In the records below, find each line containing the word "qroot" and copy it.

┌──

This design comes from an exercise in tuning for small area, a short achievable clock period and few clock cycles per item on the open sky130 flow, not from production work.
Only simulation tests tie the RTL to the original design; equivalence was not proved.
Power figures rest on the tool's default switching activity, not on a simulated workload.

**run.sh**
```bash
#!/bin/bash
# synth_recipe.tcl (not shown) runs the flow's synth.tcl, then flattens the netlist and writes it again
# the make line also repeats each setting of config.mk as NAME=value (left out here)
make -C /OpenROAD-flow-scripts/flow DESIGN_CONFIG=/design/flow/config.mk WORK_HOME=/design/flow/orfs CLKGATE_MAP_FILE= SYNTH_SCRIPT=/design/flow/synth_recipe.tcl finish
```
**config.mk**
```make
export PLATFORM = sky130hd
export DESIGN_NAME = polyline_stroke_extrude_unit
export DESIGN_NICKNAME = polyline_stroke_extrude_unit
export VERILOG_FILES = /design/flow/design.v
export SDC_FILE = /design/flow/constraint.sdc
export NUM_CORES = 4
export LEC_CHECK = 0
export CAP_MARGIN = 20
export CORE_MARGIN = 2
export CORE_UTILIZATION = 40
export SLEW_MARGIN = 20
```
**constraint.sdc**
```tcl
create_clock -name core_clock -period 11.0 [get_ports {clk}]
set_input_delay 2.2000 -clock core_clock [delete_from_list [all_inputs] [get_ports {clk}]]
set_output_delay 2.2000 -clock core_clock [all_outputs]
set_load 0.01 [all_outputs]
```
**design.v**
```verilog
`timescale 1ns / 1ps
`default_nettype none
package pse_pkg;
  localparam int InDataW = 96;
  localparam int OutDataW = 136;
  localparam logic CfgWidth = 1'b0;
  localparam logic CfgColor = 1'b1;
  localparam logic [31:0] WidthReset = 32'h0001_0000;
  localparam logic [31:0] ColorReset = 32'hFFFF_FFFF;
  typedef struct packed {
    logic load_in;      
    logic start_a;      
    logic start_b;      
    logic shift_hist;   
  } pse_cmd_t;
  typedef struct packed {
    logic busy;
    logic done;
    logic nonzero;
    logic same_pt;      
  } pse_sts_t;
endpackage
`default_nettype wire
`timescale 1ns / 1ps
`default_nettype none
module polyline_stroke_extrude_unit (
  input  wire logic                           clk,
  input  wire logic                           rst,
  input  wire logic                           s_axis_tvalid,
  output logic                                s_axis_tready,
  input  wire logic [pse_pkg::InDataW-1:0]    s_axis_tdata,
  input  wire logic                           s_axis_tlast,
  output logic                                m_axis_tvalid,
  input  wire logic                           m_axis_tready,
  output logic [pse_pkg::OutDataW-1:0]        m_axis_tdata,
  output logic                                m_axis_tlast,
  input  wire logic                           cfg_we,
  input  wire logic                           cfg_index,
  input  wire logic [31:0]                    cfg_data
);
  logic [31:0] stroke_width, stroke_color;
  always_ff @(posedge clk) begin
    if (rst) begin
      stroke_width <= pse_pkg::WidthReset;
      stroke_color <= pse_pkg::ColorReset;
    end else if (cfg_we) begin
      if (cfg_index == pse_pkg::CfgWidth) stroke_width <= cfg_data;
      else stroke_color <= cfg_data;
    end
  end
  logic [4:0] w_top;
  logic       w_nz, w_next;
  always_comb begin
    w_top = 5'd0;
    for (int i = 1; i < 32; i++) if (stroke_width[i]) w_top = 5'(i);
  end
  logic [4:0] w_top_q;
  logic       w_nz_q, w_next_q;
  always_ff @(posedge clk) begin
    w_top_q  <= w_top;
    w_nz_q   <= |stroke_width;
    w_next_q <= stroke_width[w_top - 5'd1];
  end
  logic [1:0]  npts;      
  logic        pend_b;    
  logic        rdy;
  logic [31:0] hx, hh, hz, px, pz;
  localparam logic [2:0] N_IDLE = 3'd0, N_SUB = 3'd1, N_ABS = 3'd2,
                         N_LZC = 3'd3, N_NORM = 3'd4, N_SQ = 3'd5,
                         N_DONE = 3'd6;
  localparam logic [1:0] Q_IDLE = 2'd0, Q_RUN = 2'd1, Q_DONE = 2'd2;
  localparam logic [2:0] D_IDLE = 3'd0, D_STEP = 3'd1, D_FIN = 3'd2,
                         D_E0 = 3'd3, D_E1 = 3'd4;
  logic [2:0] ns;
  logic [1:0] qs;
  logic [2:0] ds;
  logic q_take, n_take, n_free;
  assign q_take = (qs == Q_DONE) && (ds == D_IDLE);
  assign n_take = (ns == N_DONE) && ((qs == Q_IDLE) || q_take);
  assign n_free = (ns == N_IDLE) || n_take;
  logic acc, load_a, load_b;
  assign acc    = s_axis_tvalid && rdy;
  assign load_a = s_axis_tvalid && !rdy && (npts != 2'd0) && !pend_b && n_free;
  assign load_b = pend_b && n_free;
  assign s_axis_tready = rdy;
  logic [31:0] in_x, in_h, in_z;
  assign in_x = s_axis_tdata[31:0];
  assign in_h = s_axis_tdata[63:32];
  assign in_z = s_axis_tdata[95:64];
  logic [1:0] npts_nx;
  logic       pend_b_nx;
  always_comb begin
    npts_nx = npts;
    pend_b_nx = pend_b && !load_b;
    if (acc) begin
      if (npts == 2'd0) begin
        if (!s_axis_tlast) npts_nx = 2'd1;
      end else begin
        npts_nx = s_axis_tlast ? 2'd0 : 2'd2;
        pend_b_nx = s_axis_tlast;
      end
    end
  end
  always_ff @(posedge clk) begin
    if (rst) begin
      npts <= 2'd0;
      pend_b <= 1'b0;
      rdy <= 1'b1;
    end else begin
      npts <= npts_nx;
      pend_b <= pend_b_nx;
      rdy <= load_a || (npts_nx == 2'd0 && !pend_b_nx);
    end
  end
  always_ff @(posedge clk) begin
    if (acc && (npts != 2'd0 || !s_axis_tlast)) begin
      hx <= in_x;
      hh <= in_h;
      hz <= in_z;
      if (npts != 2'd0) begin
        px <= hx;
        pz <= hz;
      end
    end
  end
  logic               n_jb, n_yh, n_tl, n_sx, n_sz, n_bx, n_bz;
  logic signed [32:0] nx, nz;
  logic [31:0]        nbx, nbh, nbz;
  logic [4:0]         n_msb, ncnt;
  logic [60:0]        nacc;
  logic [31:0] n_y_x, n_y_z;
  assign n_y_x = (n_jb || !n_yh) ? px : hx;
  assign n_y_z = (n_jb || !n_yh) ? pz : hz;
  logic [31:0] n_m;
  logic [4:0]  n_msb_c;
  assign n_m = nx[31:0] | nz[31:0];
  always_comb begin
    n_msb_c = 5'd0;
    for (int i = 1; i < 32; i++) if (n_m[i]) n_msb_c = 5'(i);
  end
  logic [60:0] n_ext_x, n_ext_z;
  assign n_ext_x = {nx[31:0], 29'd0} >> n_msb;
  assign n_ext_z = {nz[31:0], 29'd0} >> n_msb;
  logic [31:0] n_sum;
  assign n_sum = 32'(nacc[60:30]) + (n_bx ? 32'(nx[29:0]) : 32'd0)
                                  + (n_bz ? 32'(nz[29:0]) : 32'd0);
  always_ff @(posedge clk) begin
    if (rst) begin
      ns <= N_IDLE;
    end else begin
      case (ns)
        N_IDLE, N_DONE: begin
          if (ns == N_IDLE || n_take) ns <= N_IDLE;
          if (load_a || load_b) ns <= N_SUB;
        end
        N_SUB: ns <= N_ABS;
        N_ABS: ns <= (nx == 33'sd0 && nz == 33'sd0) ? N_IDLE : N_LZC;
        N_LZC: ns <= N_NORM;
        N_NORM: ns <= N_SQ;
        N_SQ: if (ncnt == 5'd29) ns <= N_DONE;
        default: ns <= N_IDLE;
      endcase
    end
  end
  always_ff @(posedge clk) begin
    case (ns)
      N_SUB: begin
        nx <= nx - {n_y_x[31], n_y_x};
        nz <= nz - {n_y_z[31], n_y_z};
        nbx <= hx;
        nbh <= hh;
        nbz <= hz;
        n_tl <= n_jb || !s_axis_tlast || (nx[31:0] == hx && nz[31:0] == hz);
      end
      N_ABS: begin
        n_sx <= nx[32];
        n_sz <= nz[32];
        nx <= nx[32] ? -nx : nx;
        nz <= nz[32] ? -nz : nz;
      end
      N_LZC: n_msb <= n_msb_c;
      N_NORM: begin
        nx <= 33'(n_ext_x[29:0]);
        nz <= 33'(n_ext_z[29:0]);
        nacc <= '0;
        if (n_msb < 5'd29) begin
          ncnt <= 5'd29 - n_msb;
          n_bx <= nx[0];
          n_bz <= nz[0];
        end else begin
          ncnt <= 5'd0;
          n_bx <= nx[n_msb - 5'd29];
          n_bz <= nz[n_msb - 5'd29];
        end
      end
      N_SQ: begin
        nacc <= {n_sum, nacc[29:1]};
        ncnt <= ncnt + 5'd1;
        n_bx <= nx[ncnt + 5'd1];
        n_bz <= nz[ncnt + 5'd1];
      end
      default: ;
    endcase
    if (load_a) begin
      nx <= {in_x[31], in_x};
      nz <= {in_z[31], in_z};
      n_jb <= 1'b0;
      n_yh <= (npts == 2'd1);
    end else if (load_b) begin
      nx <= {hx[31], hx};
      nz <= {hz[31], hz};
      n_jb <= 1'b1;
    end
  end
  logic [29:0] qax, qaz;
  logic        q_sx, q_sz, q_tl;
  logic [31:0] qbx, qbh, qbz;
  logic [61:0] qs_r;
  logic [31:0] qrem;
  logic [30:0] qroot;
  logic [4:0]  qcnt;
  logic [33:0] q_sh, q_trial, q_diff;
  logic        q_ge;
  assign q_sh = {qrem, qs_r[61:60]};
  assign q_trial = {1'b0, qroot, 2'b01};
  assign q_diff = q_sh - q_trial;
  assign q_ge = !q_diff[33];
  always_ff @(posedge clk) begin
    if (rst) begin
      qs <= Q_IDLE;
    end else begin
      if (n_take) qs <= Q_RUN;
      else if (q_take) qs <= Q_IDLE;
      else if (qs == Q_RUN && qcnt == 5'd0) qs <= Q_DONE;
    end
  end
  always_ff @(posedge clk) begin
    if (n_take) begin
      qax <= nx[29:0];
      qaz <= nz[29:0];
      q_sx <= n_sx;
      q_sz <= n_sz;
      q_tl <= n_tl;
      qbx <= nbx;
      qbh <= nbh;
      qbz <= nbz;
      qs_r <= {nacc[59:0], 2'b00};
      qroot <= 31'(nacc[60]);
      qrem <= '0;
      qcnt <= 5'd29;
    end else if (qs == Q_RUN) begin
      qs_r <= {qs_r[59:0], 2'b00};
      qroot <= {qroot[29:0], q_ge};
      qrem <= q_ge ? q_diff[31:0] : q_sh[31:0];
      qcnt <= qcnt - 5'd1;
    end
  end
  logic [29:0] dax, daz;
  logic        d_sx, d_sz, d_tl, d_w, dcx, dcz;
  logic [31:0] dbx, dbh, dbz;
  logic [30:0] dlen;
  logic [31:0] drx, drz, dqx, dqz;
  logic [4:0]  di;
  function automatic logic [64:0] div_step(logic [31:0] r, logic [31:0] q,
                                           logic [29:0] a, logic w,
                                           logic [30:0] len);
    logic [33:0] x, t1, t2;
    logic [31:0] rn, qn;
    x  = {1'b0, r, 1'b0} + (w ? 34'(a) : 34'd0);
    t1 = x - {2'b00, len, 1'b0};
    t2 = x - {1'b0, len, 2'b00};
    if (!t2[33]) begin
      rn = t2[31:0];
      qn = {q[30:0] + 31'd1, 1'b0};
    end else if (!t1[33]) begin
      rn = t1[31:0];
      qn = {q[30:0], 1'b1};
    end else begin
      rn = x[31:0];
      qn = {q[30:0], 1'b0};
    end
    div_step = {1'b0, rn, qn};
  endfunction
  logic [64:0] dsx, dsz;
  assign dsx = div_step(drx, dqx, dax, d_w, dlen);
  assign dsz = div_step(drz, dqz, daz, d_w, dlen);
  function automatic logic [31:0] vert(logic [31:0] b, logic [31:0] q,
                                       logic c, logic add);
    logic [33:0] v;
    v = {{2{b[31]}}, b} + (add ? {2'b00, q} : ~{2'b00, q})
        + 34'(add ? c : !c);
    if (v[33] != v[31] || v[32] != v[31]) vert = v[33] ? 32'h8000_0000 : 32'h7FFF_FFFF;
    else vert = v[31:0];
  endfunction
  logic [31:0] ovx, ovh, ovz;
  logic        ovalid, oside, olast;
  logic        xfer;
  assign xfer = ovalid && m_axis_tready;
  logic e_load, e_side;
  assign e_load = (ds == D_E0 && !ovalid) || (ds == D_E1 && m_axis_tready);
  assign e_side = (ds == D_E1);
  always_ff @(posedge clk) begin
    if (rst) begin
      ds <= D_IDLE;
    end else begin
      case (ds)
        D_IDLE: if (q_take) ds <= (w_top_q == 5'd0) ? D_FIN : D_STEP;
        D_STEP: if (di == 5'd0) ds <= D_FIN;
        D_FIN:  ds <= D_E0;
        D_E0:   if (!ovalid) ds <= D_E1;
        D_E1:   if (m_axis_tready) ds <= D_IDLE;
        default: ds <= D_IDLE;
      endcase
    end
  end
  always_ff @(posedge clk) begin
    if (q_take) begin
      dax <= qax;
      daz <= qaz;
      d_sx <= q_sx;
      d_sz <= q_sz;
      d_tl <= q_tl;
      dbx <= qbx;
      dbh <= qbh;
      dbz <= qbz;
      dlen <= qroot;
      drx <= w_nz_q ? 32'(qax) : 32'd0;
      drz <= w_nz_q ? 32'(qaz) : 32'd0;
      dqx <= '0;
      dqz <= '0;
      di <= w_top_q - 5'd1;
      d_w <= w_next_q;
    end else if (ds == D_STEP) begin
      drx <= dsx[63:32];
      dqx <= dsx[31:0];
      drz <= dsz[63:32];
      dqz <= dsz[31:0];
      di <= di - 5'd1;
      d_w <= stroke_width[di - 5'd1];
    end
    if (ds == D_FIN) begin
      dcx <= (drx >= 32'(dlen));
      dcz <= (drz >= 32'(dlen));
    end
  end
  always_ff @(posedge clk) begin
    if (rst) begin
      ovalid <= 1'b0;
    end else begin
      if (e_load) ovalid <= 1'b1;
      else if (xfer) ovalid <= 1'b0;
    end
  end
  always_ff @(posedge clk) begin
    if (e_load) begin
      ovx <= vert(dbx, dqz, dcz, d_sz ^ e_side);
      ovz <= vert(dbz, dqx, dcx, !d_sx ^ e_side);
      ovh <= dbh;
      oside <= e_side;
      olast <= e_side && d_tl;
    end
  end
  assign m_axis_tvalid = ovalid;
  assign m_axis_tlast = olast;
  assign m_axis_tdata = {7'd0, stroke_color, oside, ovz, ovh, ovx};
endmodule
`default_nettype wire
```
==> impl_metrics.ini, run 1 <==
[setup_path]
r2r-start = d_w
crit_top_cell = nand2_1
cp_top_family = compound AO/OA/AOI/OAI gates
r2r_end = drx[4]
cpPeakStageDelay_ps = 970
cpMaxStageDelayCell = nor2_1
rrSetupSlack_ps = 3410
crit_buf_inv = 0
cp-end-kind = register
arrival_ps = 8220
crit_chain = and2_1 -> ha_1 -> o21ai_0 -> a2111oi_0 -> nand2_1 -> nand2_1 -> a21o_1 -> a21o_1 -> xor2_1 -> ha_1 -> a21oi_1 -> nor2_1 -> a211oi_1 -> o21ai_0 -> a211oi_1 -> o31a_1 -> or3_1 -> nand2_1 -> nor2_1 -> a222oi_1 -> nand2_1
startpoint_type = register
critPathKind = register to register
critPathMaxFanout = 30
crit_start = d_w
required_ps = 11630
rr_worst_depth = 21

[global_routing]
grt_use_total = 0.254
grt_pass1_vias = 54800
grt_max_degree = 106
grt-ovfl-total = 0
antenna_found_initial = 30
grt_first_pass_wirelength_mm = 356

[timing]
setup_viol_count_final = 0
finClkSkew_ps = 46.3
max_freq_ghz = 0.132
final_hold_viol_count = 0
worstMarginPinSlew_ps = 1180
fin_crit_sh = 0.690
slew_headroom = 0.213
fin_tns_setup_ps = 0
period_minus_slack_ps = 7590
hold_ws_ps = 408
finalMaxSlewViolations = 0
rsz0062_at_grt = false

[floorplan]
die_x_um = 431
rows = 156
die_y_um = 431
core_area_mm2 = 0.181
io_pins = 274
initial_core_util = 0.403
fp.dieArea_mm2 = 0.186

[power]
p_per_area_mw_per_mm2 = 149
total_power_mw = 12.4
irDropWorstVdd_uv = 132
leakagePower_nw = 31.6

[yosys]
ys_warn_count = 1
synthesis.area_mm2 = 0.0730
ys_top_cells_by_count = edfxtp_1 (979), nand2_1 (695), ha_1 (449)
yosysMostFrequentCell = edfxtp_1
synth.avg_cell_area_um2 = 10.4
ys_ff_latch = 1195
syn_inst = 7029
synth_area_leader_cell = edfxtp_1
synth-seq-area-share = 0.462
synth-edff-count = 979
synth_flop_cell = edfxtp_1
async_reset_ff_frac = 0
synth.area.top_cells = edfxtp_1 (40%), ha_1 (7.7%), dfxtp_1 (5.9%), xnor2_1 (4.3%), nand2_1 (3.6%)
synth.distinct_cells = 107
synth_top_area_frac = 0.403

[min_path]
hold_path.class = register to register
holdPathEnd = dbh[3]
holdCritStartpoint = qbh[3]
holdPathStages = 0

[drt]
routed_wl_mm = 241
drtIter0Drc = 5657
vias = 57100
drc = 0
wl_per_cell_um = 24.8
drtPass1Iterations = 6
drtAntennaViolNets = 0
vias_per_cell = 5.87

[clock_tree]
cts.clk_slew.worst_paths_ps = 60
cts_root_buf = clkbuf_16
cts_buffers = 140
clock_latency_ps = 810
cts_max_level = 4
cts_resized = 0
post_cts_buffers = 0
cts_sinks = 1195
clk_path_buf_depth = 3
cts_tree = done
cts_hold_buf = 0

[placement]
postPlaceCellArea_mm2 = 0.0784
portBuffers = 266
gp_congestion = 0.970
place_hpwl_mm = 174

[cells_and_area]
fill_cells = 16800
multiInputGateArea_mm2 = 0.0370
syn2layout_area_growth_pct = 13.8
utilization = 0.459
num-nets-final = 7855
regArea_mm2 = 0.0337
layout-drive-gt1-share = 0.0753
final_cell_area_mm2 = 0.0831

[outcome]
run_status = timing/DRC/antenna clean

[job]
cap_violations = 0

└──

◆ **Solution to the exercise**
  logic [30:0] qroot;
  assign q_trial = {1'b0, qroot, 2'b01};
      qroot <= 31'(nacc[60]);
      qroot <= {qroot[29:0], q_ge};
      dlen <= qroot;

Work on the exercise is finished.